To further gain an insight into the mechanism of salt ion removal, the concurrent changes in the voltage and total dissolved salt (TDS) patterns are illustrated in Fig. S4(c). In the constant current operation mode, the electrodes were charged up to 1.4 V, and the sodium and chloride ions were simultaneously adsorbed on the anode and cathode, respectively; therefore, the concentration of brackish water would decrease accordingly. Once the maximum voltage of 1.4 V is reached, the current is reversed, and the ions are desorbed back into the feed solution according to the reverse polarization of electrodes. The experiments were repeated in the smaller voltage range of −1.2–1.2 V, and a decrease in the salt removal capacity was observed, as presented in Fig. S4(d); the lower removal capacity as compared to that obtained in the wider voltage range was explained by an incomplete adsorption/desorption of the ions on the surface of the electrodes. Table 1 (ESI) presents a comparative study with some of the previous carbon-based MCDI systems including their operational set-ups.

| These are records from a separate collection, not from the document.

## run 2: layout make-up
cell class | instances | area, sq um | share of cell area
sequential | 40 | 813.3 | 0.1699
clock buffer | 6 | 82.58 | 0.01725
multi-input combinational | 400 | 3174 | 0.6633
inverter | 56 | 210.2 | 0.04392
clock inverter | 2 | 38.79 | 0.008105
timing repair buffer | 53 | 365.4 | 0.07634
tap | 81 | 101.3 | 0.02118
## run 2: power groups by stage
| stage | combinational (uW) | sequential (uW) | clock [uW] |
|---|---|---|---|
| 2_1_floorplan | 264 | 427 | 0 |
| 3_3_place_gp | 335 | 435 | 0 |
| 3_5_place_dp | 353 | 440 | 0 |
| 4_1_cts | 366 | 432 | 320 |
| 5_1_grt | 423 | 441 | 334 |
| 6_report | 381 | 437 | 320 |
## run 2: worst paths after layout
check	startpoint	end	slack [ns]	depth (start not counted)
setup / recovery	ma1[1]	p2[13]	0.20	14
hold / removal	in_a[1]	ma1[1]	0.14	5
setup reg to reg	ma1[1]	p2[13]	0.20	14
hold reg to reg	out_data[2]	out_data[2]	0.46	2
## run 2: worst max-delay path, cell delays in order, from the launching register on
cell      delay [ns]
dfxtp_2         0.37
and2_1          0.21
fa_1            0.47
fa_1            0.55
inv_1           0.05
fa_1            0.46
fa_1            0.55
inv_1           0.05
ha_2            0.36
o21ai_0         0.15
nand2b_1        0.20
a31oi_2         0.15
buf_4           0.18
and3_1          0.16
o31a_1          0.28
==> src/rtl/a2d_sweep_seq.sv <==
// Sweeps four A2D channels over SPI; each channel is read twice and only the
// second response is kept.
//   state | meaning
//   IDLE  | waiting for nxt
//   SEND1 | wrt pulse, first (discarded) transaction
//   WAIT1 | wait for done of the first transaction
//   SEND2 | wrt pulse, same cmd, result transaction
//   WAIT2 | wait for done, capture rd_data[11:0]
//   NEXT  | advance channel index or finish sweep
module a2d_sweep_seq
  import a2d_sweep_seq_pkg::*;
#(
  parameter logic [CH_W-1:0]  CH0 = CH0_DEF,
  parameter logic [CH_W-1:0]  CH1 = CH1_DEF,
  parameter logic [CH_W-1:0]  CH2 = CH2_DEF,
  parameter logic [CH_W-1:0]  CH3 = CH3_DEF,
  parameter logic [TMO_W-1:0] TMO = TMO_DEF
) (
  input  logic             clk,
  input  logic             rst_n,
  input  logic             nxt,
  output logic             wrt,
  output logic [CMD_W-1:0] cmd,
  input  logic             done,
  input  logic [CMD_W-1:0] rd_data,
  output logic [RES_W-1:0] lft_ld,
  output logic [RES_W-1:0] rght_ld,
  output logic [RES_W-1:0] steer_pot,
  output logic [RES_W-1:0] batt,
  output logic             busy,
  output logic             swp_rdy,
  output logic             err
);

  state_e           state_q, state_d;
  logic [1:0]       idx_q, idx_d;
  logic [CMD_W-1:0] cmd_q, cmd_d;
  logic             err_q, err_d;
  logic [RES_W-1:0] res_q [4];
  logic             cap, tmo_clr, tmo_en, tmo_tc;
  logic             unused_rd_hi;

  assign unused_rd_hi = ^rd_data[CMD_W-1:RES_W];

  function automatic logic [CH_W-1:0] chan_of(input logic [1:0] i);
    case (i)
      2'd0:    return CH0;
      2'd1:    return CH1;
      2'd2:    return CH2;
      default: return CH3;
    endcase
  endfunction

  a2d_sweep_seq_tmo_cnt #(.TMO(TMO)) tmo_cnt (
    .clk   (clk),
    .rst_n (rst_n),
    .clr_i (tmo_clr),
    .en_i  (tmo_en),
    .tc_o  (tmo_tc)
  );

  always_comb begin
    state_d = state_q;
    idx_d   = idx_q;
    cmd_d   = cmd_q;
    err_d   = err_q;
    cap     = 1'b0;
    tmo_clr = 1'b0;
    tmo_en  = 1'b0;
    case (state_q)
      IDLE: if (nxt) begin
        idx_d   = 2'd0;
        err_d   = 1'b0;
        cmd_d   = chan_cmd(chan_of(2'd0));
        state_d = SEND1;
      end
      SEND1: begin
        tmo_clr = 1'b1;
        state_d = WAIT1;
      end
      WAIT1: begin
        tmo_en = 1'b1;
        // done wins over a timeout landing in the same cycle
        if (done)        state_d = SEND2;
        else if (tmo_tc) begin err_d = 1'b1; state_d = IDLE; end
      end
      SEND2: begin
        tmo_clr = 1'b1;
        state_d = WAIT2;
      end
      WAIT2: begin
        tmo_en = 1'b1;
        if (done)        begin cap = 1'b1; state_d = NEXT; end
        else if (tmo_tc) begin err_d = 1'b1; state_d = IDLE; end
      end
      NEXT: begin
        idx_d = idx_q + 2'd1;
        if (idx_q == 2'd3) state_d = IDLE;
        else begin
          cmd_d   = chan_cmd(chan_of(idx_q + 2'd1));
          state_d = SEND1;
        end
      end
      default: state_d = IDLE;
    endcase
  end

  always_ff @(posedge clk or negedge rst_n) begin
    if (!rst_n) begin
      state_q <= IDLE;
      idx_q   <= 2'd0;
      cmd_q   <= '0;
      err_q   <= 1'b0;
    end else begin
      state_q <= state_d;
      idx_q   <= idx_d;
      cmd_q   <= cmd_d;
      err_q   <= err_d;
    end
  end

  always_ff @(posedge clk or negedge rst_n) begin
    if (!rst_n) begin
      for (int i = 0; i < 4; i++) res_q[i] <= '0;
    end else begin
      for (int i = 0; i < 4; i++)
        if (cap && (idx_q == 2'(i))) res_q[i] <= rd_data[RES_W-1:0];
    end
  end

  assign wrt       = (state_q == SEND1) || (state_q == SEND2);
  assign cmd       = cmd_q;
  assign busy      = (state_q != IDLE);
  assign swp_rdy   = (state_q == NEXT) && (idx_q == 2'd3);
  assign err       = err_q;
  assign lft_ld    = res_q[0];
  assign rght_ld   = res_q[1];
  assign steer_pot = res_q[2];
  assign batt      = res_q[3];

endmodule
File: config.mk
export PLATFORM = sky130hd
export DESIGN_NAME = cache_mem_arbiter
export DESIGN_NICKNAME = d
export VERILOG_FILES = /design/src/rtl/cache_mem_arbiter.sv
export SDC_FILE = /design/constraint.sdc
export NUM_CORES = 1
export LEC_CHECK = 0
export CAP_MARGIN = 20
export CORE_MARGIN = 2
export CORE_UTILIZATION = 50
export CTS_CLUSTER_DIAMETER = 120
export DETAILED_ROUTE_END_ITERATION = 10
export PLACE_DENSITY_LB_ADDON = 0.1
export SLEW_MARGIN = 20
export SYNTH_ARGS = -nofsm -noshare
export SYNTH_HDL_FRONTEND = slang
export SYNTH_SLANG_ARGS = --single-unit
File: constraint.sdc
create_clock -name CLK -period 5.3 [get_ports CLK]
set_clock_uncertainty 0.05 [all_clocks]
set_input_delay 1.06 -clock CLK [delete_from_list [all_inputs] [get_ports CLK]]
set_output_delay 1.06 -clock CLK [all_outputs]
set_load 0.005 [all_outputs]
File: src/rtl/cache_mem_arbiter.sv
// rtl/cache_mem_arbiter.sv - I/D cache main-memory arbiter; optional ARB_ROUND_ROBIN_EN selects round-robin tie-break
module cache_mem_arbiter #(
  parameter int DATA_WIDTH  = 32,
  parameter int MEM_TIMEOUT = 15,
  parameter int CNT_WIDTH   = 4
) (
  input  logic                  CLK,
  input  logic                  RST_N,
  input  logic                  IReq,
  input  logic [DATA_WIDTH-1:0] IAddr,
  input  logic                  DReq,
  input  logic                  DWB,
  input  logic [DATA_WIDTH-1:0] DAddr,
  input  logic [DATA_WIDTH-1:0] DVictimAddr,
  input  logic [DATA_WIDTH-1:0] DVictimData,
  input  logic [DATA_WIDTH-1:0] MemRD,
  input  logic                  MemReady,
  output logic                  IDone,
  output logic [DATA_WIDTH-1:0] IRD,
  output logic                  DDone,
  output logic [DATA_WIDTH-1:0] DRD,
  output logic                  MemEn,
  output logic                  MemWE,
  output logic [DATA_WIDTH-1:0] MemA,
  output logic [DATA_WIDTH-1:0] MemWD,
  output logic                  IStall,
  output logic                  DStall,
  output logic                  Busy,
  output logic                  MemErr
);

  typedef enum logic [2:0] {
    IDLE   = 3'd0,
    I_FILL = 3'd1,
    D_WB   = 3'd2,
    D_FILL = 3'd3,
    I_RESP = 3'd4,
    D_RESP = 3'd5
  } state_t;

  localparam logic [DATA_WIDTH-1:0] WORD_MASK = {{(DATA_WIDTH-2){1'b1}}, 2'b00};
  localparam logic [CNT_WIDTH-1:0]  CNT_LAST  = CNT_WIDTH'(MEM_TIMEOUT - 1);

  state_t                state_q, state_d;
  logic [CNT_WIDTH-1:0]  cnt_q, cnt_d;
  logic [DATA_WIDTH-1:0] i_addr_q, i_addr_d;
  logic [DATA_WIDTH-1:0] d_addr_q, d_addr_d;
  logic [DATA_WIDTH-1:0] vic_addr_q, vic_addr_d;
  logic [DATA_WIDTH-1:0] vic_data_q, vic_data_d;
  logic [DATA_WIDTH-1:0] ird_q, ird_d;
  logic [DATA_WIDTH-1:0] drd_q, drd_d;
  logic                  idone_q, idone_d;
  logic                  ddone_q, ddone_d;
  logic                  mem_en_q, mem_en_d;
  logic                  mem_we_q, mem_we_d;
  logic [DATA_WIDTH-1:0] mem_a_q, mem_a_d;
  logic [DATA_WIDTH-1:0] mem_wd_q, mem_wd_d;
  logic                  mem_err_q, mem_err_d;
  logic                  grant_d, grant_i;
  logic                  timed_out;
  logic                  in_mem_q, in_mem_d;

`ifdef ARB_ROUND_ROBIN_EN
  logic last_d_q, last_d_d;  // 1: D was the port served last

  // Ties go to the port not served last; the record updates on every grant
  always_comb begin
    grant_d  = DReq && (!IReq || !last_d_q);
    grant_i  = IReq && !grant_d;
    last_d_d = last_d_q;
    if (state_q == IDLE && grant_d) begin
      last_d_d = 1'b1;
    end else if (state_q == IDLE && grant_i) begin
      last_d_d = 1'b0;
    end
  end

  // Last-grant register, resets to D so the first tie goes to I
  always_ff @(posedge CLK or negedge RST_N) begin
    if (!RST_N) last_d_q <= 1'b1;
    else        last_d_q <= last_d_d;
  end
`else
  // Fixed priority: D wins every tie
  always_comb begin
    grant_d = DReq;
    grant_i = IReq && !DReq;
  end
`endif

  // Next state, phase counter, request latches and refill data capture
  always_comb begin
    state_d    = state_q;
    cnt_d      = cnt_q;
    i_addr_d   = i_addr_q;
    d_addr_d   = d_addr_q;
    vic_addr_d = vic_addr_q;
    vic_data_d = vic_data_q;
    ird_d      = ird_q;
    drd_d      = drd_q;
    mem_err_d  = mem_err_q;
    timed_out  = !MemReady && (cnt_q == CNT_LAST);

    case (state_q)
      IDLE: begin
        cnt_d = '0;
        if (grant_d) begin
          d_addr_d   = DAddr & WORD_MASK;
          vic_addr_d = DVictimAddr & WORD_MASK;
          vic_data_d = DVictimData;
          state_d    = DWB ? D_WB : D_FILL;
        end else if (grant_i) begin
          i_addr_d = IAddr & WORD_MASK;
          state_d  = I_FILL;
        end
      end
      D_WB: begin
        if (MemReady) begin
          state_d = D_FILL;
          cnt_d   = '0;
        end else if (timed_out) begin
          state_d   = D_RESP;
          drd_d     = MemRD;
          mem_err_d = 1'b1;
          cnt_d     = '0;
        end else begin
          cnt_d = cnt_q + CNT_WIDTH'(1);
        end
      end
      D_FILL: begin
        if (MemReady || timed_out) begin
          state_d = D_RESP;
          drd_d   = MemRD;
          cnt_d   = '0;
          if (!MemReady) mem_err_d = 1'b1;
        end else begin
          cnt_d = cnt_q + CNT_WIDTH'(1);
        end
      end
      I_FILL: begin
        if (MemReady || timed_out) begin
          state_d = I_RESP;
          ird_d   = MemRD;
          cnt_d   = '0;
          if (!MemReady) mem_err_d = 1'b1;
        end else begin
          cnt_d = cnt_q + CNT_WIDTH'(1);
        end
      end
      I_RESP, D_RESP: begin
        state_d = IDLE;
        cnt_d   = '0;
      end
      default: begin
        state_d = IDLE;
        cnt_d   = '0;
      end
    endcase
  end

  // Registered memory-port and Done outputs; memory outputs lag the state by one cycle
  always_comb begin
    in_mem_q = (state_q == I_FILL) || (state_q == D_WB) || (state_q == D_FILL);
    in_mem_d = (state_d == I_FILL) || (state_d == D_WB) || (state_d == D_FILL);
    idone_d  = (state_d == I_RESP);
    ddone_d  = (state_d == D_RESP);
    mem_en_d = in_mem_q && in_mem_d;
    mem_we_d = mem_en_d && (state_q == D_WB);
    mem_a_d  = '0;
    if (mem_en_d) begin
      case (state_q)
        D_WB:    mem_a_d = vic_addr_q;
        D_FILL:  mem_a_d = d_addr_q;
        I_FILL:  mem_a_d = i_addr_q;
        default: mem_a_d = '0;
      endcase
    end
    mem_wd_d = mem_we_d ? vic_data_q : '0;
  end

  // State and datapath registers, cleared asynchronously so a reset aborts silently
  always_ff @(posedge CLK or negedge RST_N) begin
    if (!RST_N) begin
      state_q    <= IDLE;
      cnt_q      <= '0;
      i_addr_q   <= '0;
      d_addr_q   <= '0;
      vic_addr_q <= '0;
      vic_data_q <= '0;
      ird_q      <= '0;
      drd_q      <= '0;
      idone_q    <= 1'b0;
      ddone_q    <= 1'b0;
      mem_en_q   <= 1'b0;
      mem_we_q   <= 1'b0;
      mem_a_q    <= '0;
      mem_wd_q   <= '0;
      mem_err_q  <= 1'b0;
    end else begin
      state_q    <= state_d;
      cnt_q      <= cnt_d;
      i_addr_q   <= i_addr_d;
      d_addr_q   <= d_addr_d;
      vic_addr_q <= vic_addr_d;
      vic_data_q <= vic_data_d;
      ird_q      <= ird_d;
      drd_q      <= drd_d;
      idone_q    <= idone_d;
      ddone_q    <= ddone_d;
      mem_en_q   <= mem_en_d;
      mem_we_q   <= mem_we_d;
      mem_a_q    <= mem_a_d;
      mem_wd_q   <= mem_wd_d;
      mem_err_q  <= mem_err_d;
    end
  end

  assign IDone  = idone_q;
  assign DDone  = ddone_q;
  assign IRD    = ird_q;
  assign DRD    = drd_q;
  assign MemEn  = mem_en_q;
  assign MemWE  = mem_we_q;
  assign MemA   = mem_a_q;
  assign MemWD  = mem_wd_q;
  assign MemErr = mem_err_q;
  assign Busy   = (state_q != IDLE);
  assign IStall = IReq & ~idone_q;
  assign DStall = DReq & ~ddone_q;

endmodule

; Word level (Yosys, flattened, before mapping)
; Cells that the tools add are included.
[totals]
register_bits = 262
input_bits = 166
output_inout_bits = 136
elab_cells = 80
[classes]
addsub = 1
n_eq_ne = 14
n_mux = 24
n_bitwise = 5
reduce_logical = 21
[ops]
columns = operator, n
row1 = $mux W32, 5
row2 = $pmux W32 S3, 1
row3 = $pmux W32 S2, 1
row4 = $mux W3, 6
row5 = $eq A3 B2 Y1 const B, 4
row6 = $mux W4, 3
row7 = $pmux W3 S4, 1
row8 = $ne A2 B2 Y1 const B, 4
row9 = $pmux W4 S2, 1
row10 = $eq A3 B1 Y1 const B, 2
row11 = $eq A3 B3 Y1 const B, 2
row12 = $logic_or A1 B1 Y1, 5
row13 = $mux W1, 5
row14 = $reduce_and A5 Y1, 1
row15 = $add A4 B1 Y4 const B, 1
row16 = $eq A4 B4 Y1 const B, 1
row17 = $logic_and A1 B1 Y1, 4
row18 = $reduce_and A2 Y1, 2
row19 = $reduce_and A4 Y1, 1
row20 = $reduce_bool A2 Y1, 2
row21 = $logic_not A3 Y1, 1
row22 = $not A1 Y1, 3
row23 = $reduce_and A3 Y1, 1
row24 = $reduce_bool A3 Y1, 1
row25 = other kinds (5), 7

; Logic depth before layout (Yosys ltp)
; Gate-level depths: netlist of the first run.
[logic_depth]
ltp_word = 11
mapped_depth = 6
mapped_depth_nobuf = 5

; Worst setup path before layout of the first run
; No wires, ideal clock.
[synth_timing]
kind = input -> output
from = input port DReq
to = output port DStall
arrival_ps = 1191
t_required_ps = 4190
setup_slack_ps = 2999
path_stages = 1
path_buffers = 0
cell_sequence = nor2b_1
[synth_between]
elab_chain_cells = 1
[synth_rtl]
columns = item, line
row1 = start: declaration, 11  ; input logic DReq,
row2 = $and A1 B1 Y1, 229  ; assign DStall = DReq & ~ddone_q;
row3 = end: declaration, 27  ; output logic DStall,
; Every way passes these cells.

; Final worst setup path of the first run
[layout_timing]
from = register state_q[0]
to = output port Busy
[layout_between]
elab_chain_cells = 1
[layout_rtl]
columns = item, line
row1 = start: declaration, 44  ; state_t state_q, state_d;
row2 = start signal: assignment, 200  ; state_q <= state_d;
row3 = $reduce_bool A3 Y1, 227  ; assign Busy = (state_q != IDLE);
row4 = end: declaration, 28  ; output logic Busy,
; Every way passes these cells.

In addition, the cycling stability of the electrodes as a crucial factor in the evaluation of the integrity of the electrode was studied by repeating the charging–discharging cycles. As observed in Fig. 6(a), the MCDI device consisting of the 3D printed N-doped GO/CNT electrodes showed excellent stability during 50 cycles, which could be attributed to the suitable mechanical stability along with the high conductivity of the final structure.24


image file: c9na00507b-f6.tif
Fig. 6 (a) The cycling performance of 3D printed N-doped GO/CNT electrodes during the cycling experiments with an initial solution concentration of ∼2500 ppm and the current density of 100 mA g−1. (b) The comparison of the salt removal capacity of 3D printed NGO/CNT and bulk NGO/CNT in solutions with different salt concentrations of 250 ppm, 500 ppm, 1500 ppm, and 2500 ppm.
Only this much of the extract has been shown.